• [TASK REQUIREMENTS]
Print, in exact form, the lines below from the one containing "# OpenROAD 26Q1-2900-gdf79404cd8, Yosys" through the one containing "ys_cells 319 \", and omit all others.

Collected data

==> ./design.v <==
module codec_intf(lft_in, rht_in, valid, lft_out, rht_out, LRCLK, SCLK, MCLK, RSTn, clk, rst_n, SDin, SDout, set_valid, LRCLK_rise);
input clk, rst_n, SDout;
input signed [15:0] lft_out, rht_out;
output reg signed [15:0] lft_in, rht_in;
output reg valid;
output LRCLK, SCLK, MCLK, RSTn, SDin;
output LRCLK_rise, set_valid;
reg signed [15:0] inshift_reg; 								  
reg signed [15:0] outshift_reg, lft_buffin, rht_buffin; 		  
reg [10:0] cnt;											  
reg LRCLK, SCLK, MCLK, RSTn;							  
reg set_valid, LRCLK_fall, LRCLK_rise; 		 
reg SCLK_fall, SCLK_rise;					 
always @(posedge clk, negedge rst_n) begin
	if(!rst_n) begin
		rht_buffin <= 16'h0000;
		lft_buffin <= 16'h0000;
	end
	else if (valid) begin
		rht_buffin <= rht_out;
		lft_buffin <= lft_out;
	end
end
assign set_valid = ~LRCLK & &cnt[8:5] & SCLK_rise & RSTn;
always @(posedge clk, negedge rst_n) begin
	if(!rst_n)
		valid <= 1'b0;
	else if(set_valid)
		valid <= 1'b1;
	else if(LRCLK_rise)
		valid <= 1'b0;
end
always @(negedge clk, negedge rst_n) begin
  if(!rst_n)
	outshift_reg <= 16'h0000;
  else if(LRCLK_rise)
	outshift_reg <= lft_buffin;		 
  else if(LRCLK_fall)
	outshift_reg <= rht_buffin;		 
  else if(SCLK_fall)
	outshift_reg <= {outshift_reg[14:0], outshift_reg[15]};		 
end
assign SDin = outshift_reg[15];		 
always @(posedge clk, negedge rst_n) begin
  if(!rst_n) 
	inshift_reg <= 16'h0000;
  else if(SCLK_rise)
	inshift_reg <= {inshift_reg[14:0], SDout};
end
always @(posedge clk, negedge rst_n) begin
	if(!rst_n)
		lft_in <= 16'h0000;
	else if(LRCLK_fall)
		lft_in <= inshift_reg;
end
always @(posedge clk) begin
	if(LRCLK_rise)
		rht_in <= inshift_reg;
end
always @(posedge clk or negedge rst_n) begin
  if(!rst_n)
    cnt <= 11'h200;
  else if(&cnt)
    cnt <= 11'h400;		 
  else
    cnt <= cnt + 1;
end
assign LRCLK = cnt[9];		 
assign SCLK = cnt[4];		 
assign MCLK = cnt[1];		 
assign RSTn = cnt[10];		 
assign LRCLK_rise 	= (~cnt[9] && &cnt[8:0]) ? 1'b1 : 1'b0;
assign LRCLK_fall 	= &cnt[9:0] ? 1'b1 : 1'b0;
assign SCLK_rise	= (~cnt[4] && &cnt[3:0]) ? 1'b1 : 1'b0;
assign SCLK_fall	= &cnt[4:0] ? 1'b1 : 1'b0;
endmodule
==> ./run.sh <==
#!/bin/bash
# OpenROAD 26Q1-2900-gdf79404cd8, Yosys 0.63+post, stock flow scripts
make -C /OpenROAD-flow-scripts/flow DESIGN_CONFIG=/design/flow/config.mk WORK_HOME=/design/flow/orfs finish
==> ./config.mk <==
export PLATFORM = sky130hd
export DESIGN_NAME = codec_intf
export DESIGN_NICKNAME = codec_intf
export VERILOG_FILES = /design/flow/design.v
export SDC_FILE = /design/flow/constraint.sdc
export NUM_CORES = 4
export LEC_CHECK = 1
export CORE_UTILIZATION = 30
==> ./constraint.sdc <==
current_design codec_intf

set clk_period 9.2
set clk_io_pct 0.2

create_clock -name clk0 -period $clk_period [get_ports {clk}]

set non_clock_inputs [all_inputs -no_clocks]
set_input_delay [expr $clk_period * $clk_io_pct] -clock clk0 $non_clock_inputs
set_output_delay [expr $clk_period * $clk_io_pct] -clock clk0 [all_outputs]
==> impl_metrics.tcl <==
# flow metrics
set metrics [dict create \
    arrival_ns 5.85 \
    hpwlAfterDp_um 6270 \
    max-cap-violations 0 \
    cts_tree "done" \
    startpoint_type "flip-flop" \
    grt_pass1_wl_um 15600 \
    ys_cells 319 \
    critical_path_class "flip-flop to output pin" \
    wl_um 9460 \
    die_h_um 124 \
    grt_max_degree 50 \
    cpMaxStageDelayCell "clkdlybuf4s50_1" \
    ys_sh_simple 0.0769 \
    max_stage_delay_ns 0.47 \
    num_vias 2794 \
    wl_met1_um 4210 \
    rsz0062_at_grt "no" \
    path_depth 1 \
    mux_area_frac 0.201 \
    outcome "finished, final reports clean" \
    ys_sh_xor 0.00585 \
    avgSynthCellArea_um2 14.1 \
    cts_resized 0 \
    slew_violations 0 \
    core_area_mm2 0.0146 \
    cts_max_path_buffers 2 \
    track_usage 0.131 \
    adder_share 0.0111 \
    grt_pass1_vias 2859 \
    worstPathRequired_ns 7.36 \
    via_per_inst 4.87 \
    ys_chip_area_mm2 0.00449 \
    holdWs_ns 0.477 \
    ys_ff 108 \
    topRoutingLayerUsed "met4" \
    synth-main-ff-cell "dfrtp_1" \
    synth_cell_type_count 34 \
    aoi_share 0.0585 \
    ant_nets 0 \
    clkTransAtPathRegs_ns 0.07 \
    route.met2.wl_um 4320 \
    yosys_warnings 10 \
    setup_viol 0 \
    antenna_found_initial 0 \
    warning_count 26 \
    hold_viol_final 0 \
    ios 75 \
    drt_iter0_markers 105 \
    power.leakage_nw 2.48 \
    syn_area_mm2 0.00449 \
    area_growth_pct 26.8 \
    fill_cells 1325 \
    grt-ovfl-total 0 \
    die_w_um 124 \
    end_kind "output pin" \
    cts_buffers 9 \
    wl_met3_um 793 \
    cts_root_buf "clkbuf_16" \
    worstRegToRegCells 7 \
    ys_seq_frac 0.620 \
    clock.latency.late_pin_ns 0.35 \
    async_reset_ff_frac 0.852 \
    gp_congestion 0.797 \
    clock_skew_ns 0.00848 \
    numPortBuffers 74 \
    synth.logic.top_family "multiplexers" \
    cts_sinks 108 \
    rows 44 \
    cp_max_fo 3 \
    post_cts_buffers 0 \
    maxSlewHeadroom 0.473 \
    path_cells "clkdlybuf4s50_1" \
    ir_drop_v 0.0000849 \
    tightest_slew_ns 0.790 \
    cts-htree-levels 3 \
    regArea_mm2 0.00278 \
    die-area_mm2 0.0155 \
    avgRoutedWirePerCell_um 16.5 \
    cp_top_family "buffers and inverters" \
    diodes 0 \
    p_per_area_mw_per_mm2 157 \
    synth-edff-count 16 \
    cts_hold_buffers 0 \
    comb_area_mm2 0.00159 \
    crit_buf_inv 1 \
    hp-class "flip-flop to flip-flop" \
    min_path_cells 0 \
    drive_gt1_frac 0.279 \
    syn_inst 319 \
    fp_util 0.308 \
    dr.pass1.iters 4 \
    drcViolationCount 0 \
    setup_tns_ns 0 \
]
[through the flow]
stage	setup slack, ns	area [µm²]	utilization	instances	total power, W
5_1_grt	1.48	5690	0.390	574	0.000930
4_1_cts	1.50	5690	0.390	574	0.000907
3_3_place_gp	1.89	5390	0.369	558	0.000518
2_1_floorplan	2.04	4490	-	319	0.000494
3_5_place_dp	1.88	5390	0.369	558	0.000518
6_report	1.51	5690	0.390	574	0.000892
[where the power goes]
| group | internal, W | switching (W) | leakage (nW) |
|---|---|---|---|
| logic | 0.0000131 | 0.00000996 | 0.954 |
| clock network | 0.000199 | 0.000186 | 0.150 |
| registers | 0.000484 | 0.000000428 | 1.38 |
[logic make-up (layout without fill, tap and decap cells)]
kind of cell | Yosys count | count (layout)
AND-OR/OR-AND | 39 | 39
XOR/XNOR | 3 | 3
adder cells (fa/ha/maj) | 4 | 4
buffers and inverters | 26 | 97
flip-flops | 108 | 108
multiplexers | 80 | 80
AND/OR/NAND/NOR | 59 | 59
[per-layer routing]
layer / up-vias / global-route usage
li1: 1323 / -
met1: 1385 / 0.194
met2: 76 / 0.197
met3: 10 / 0.0464
met4: 0 / 0.0177
met5: - / 0
[final timing paths]
kind                                  startpoint                to  slack (ns)
worst max-delay path            outshift_reg[15]              SDin        1.51
worst min-delay path             inshift_reg[15]        rht_in[15]        0.48
worst max register to register            cnt[4]   outshift_reg[8]        1.92
worst min register to register   inshift_reg[15]        rht_in[15]        0.48
max in group asynchronous                  rst_n  outshift_reg[12]        2.73
min in group asynchronous                  rst_n            cnt[3]        1.51
[cells in the mapped netlist, types with 2 or more instances]
cell	count	area share
mux2_2	80	0.20
dfrtp_1	75	0.42
nand2_1	19	0.016
o31ai_1	18	0.030
a31oi_1	16	0.022
dfrtn_1	16	0.089
edfxtp_1	16	0.11
nor4_1	16	0.022
clkbuf_1	13	0.011
buf_2	9	0.010
ha_1	4	0.011
nor2_1	4	0.0033
a21oi_1	3	0.0033
and3_1	3	0.0042
nor2b_1	3	0.0042
xor2_1	3	0.0059
and4_1	2	0.0039
inv_1	2	0.0017
or4_1	2	0.0033
[area by class of cell]
type / count / share of cell area
tap: 184 / 0.0404
clock inverter: 6 / 0.0114
inverter: 2 / 0.00132
clock buffer: 10 / 0.0420
multi-input combinational: 185 / 0.280
timing repair buffer: 79 / 0.136
sequential: 108 / 0.489
[cells in the final DEF, fill, tap and decap left out, types with 2 or more instances in the layout]
cell type	Yosys	final
mux2_2	80	80
dfrtp_1	75	75
clkdlybuf4s50_1	0	73
nand2_1	19	19
o31ai_1	18	18
a31oi_1	16	16
nor4_1	16	16
dfrtn_1	16	16
edfxtp_1	16	16
clkbuf_16	0	9
buf_4	1	6
nor2_1	4	4
ha_1	4	4
and3_1	3	3
a21oi_1	3	3
xor2_1	3	3
or4_1	2	2
and4_1	2	2
nor2b_1	3	2
inv_1	2	2
clkinv_4	0	2
inv_8	0	2
Power and IR drop assume default switching activity.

• [RESULT BELOW]
# OpenROAD 26Q1-2900-gdf79404cd8, Yosys 0.63+post, stock flow scripts
make -C /OpenROAD-flow-scripts/flow DESIGN_CONFIG=/design/flow/config.mk WORK_HOME=/design/flow/orfs finish
==> ./config.mk <==
export PLATFORM = sky130hd
export DESIGN_NAME = codec_intf
export DESIGN_NICKNAME = codec_intf
export VERILOG_FILES = /design/flow/design.v
export SDC_FILE = /design/flow/constraint.sdc
export NUM_CORES = 4
export LEC_CHECK = 1
export CORE_UTILIZATION = 30
==> ./constraint.sdc <==
current_design codec_intf

set clk_period 9.2
set clk_io_pct 0.2

create_clock -name clk0 -period $clk_period [get_ports {clk}]

set non_clock_inputs [all_inputs -no_clocks]
set_input_delay [expr $clk_period * $clk_io_pct] -clock clk0 $non_clock_inputs
set_output_delay [expr $clk_period * $clk_io_pct] -clock clk0 [all_outputs]
==> impl_metrics.tcl <==
# flow metrics
set metrics [dict create \
    arrival_ns 5.85 \
    hpwlAfterDp_um 6270 \
    max-cap-violations 0 \
    cts_tree "done" \
    startpoint_type "flip-flop" \
    grt_pass1_wl_um 15600 \
    ys_cells 319 \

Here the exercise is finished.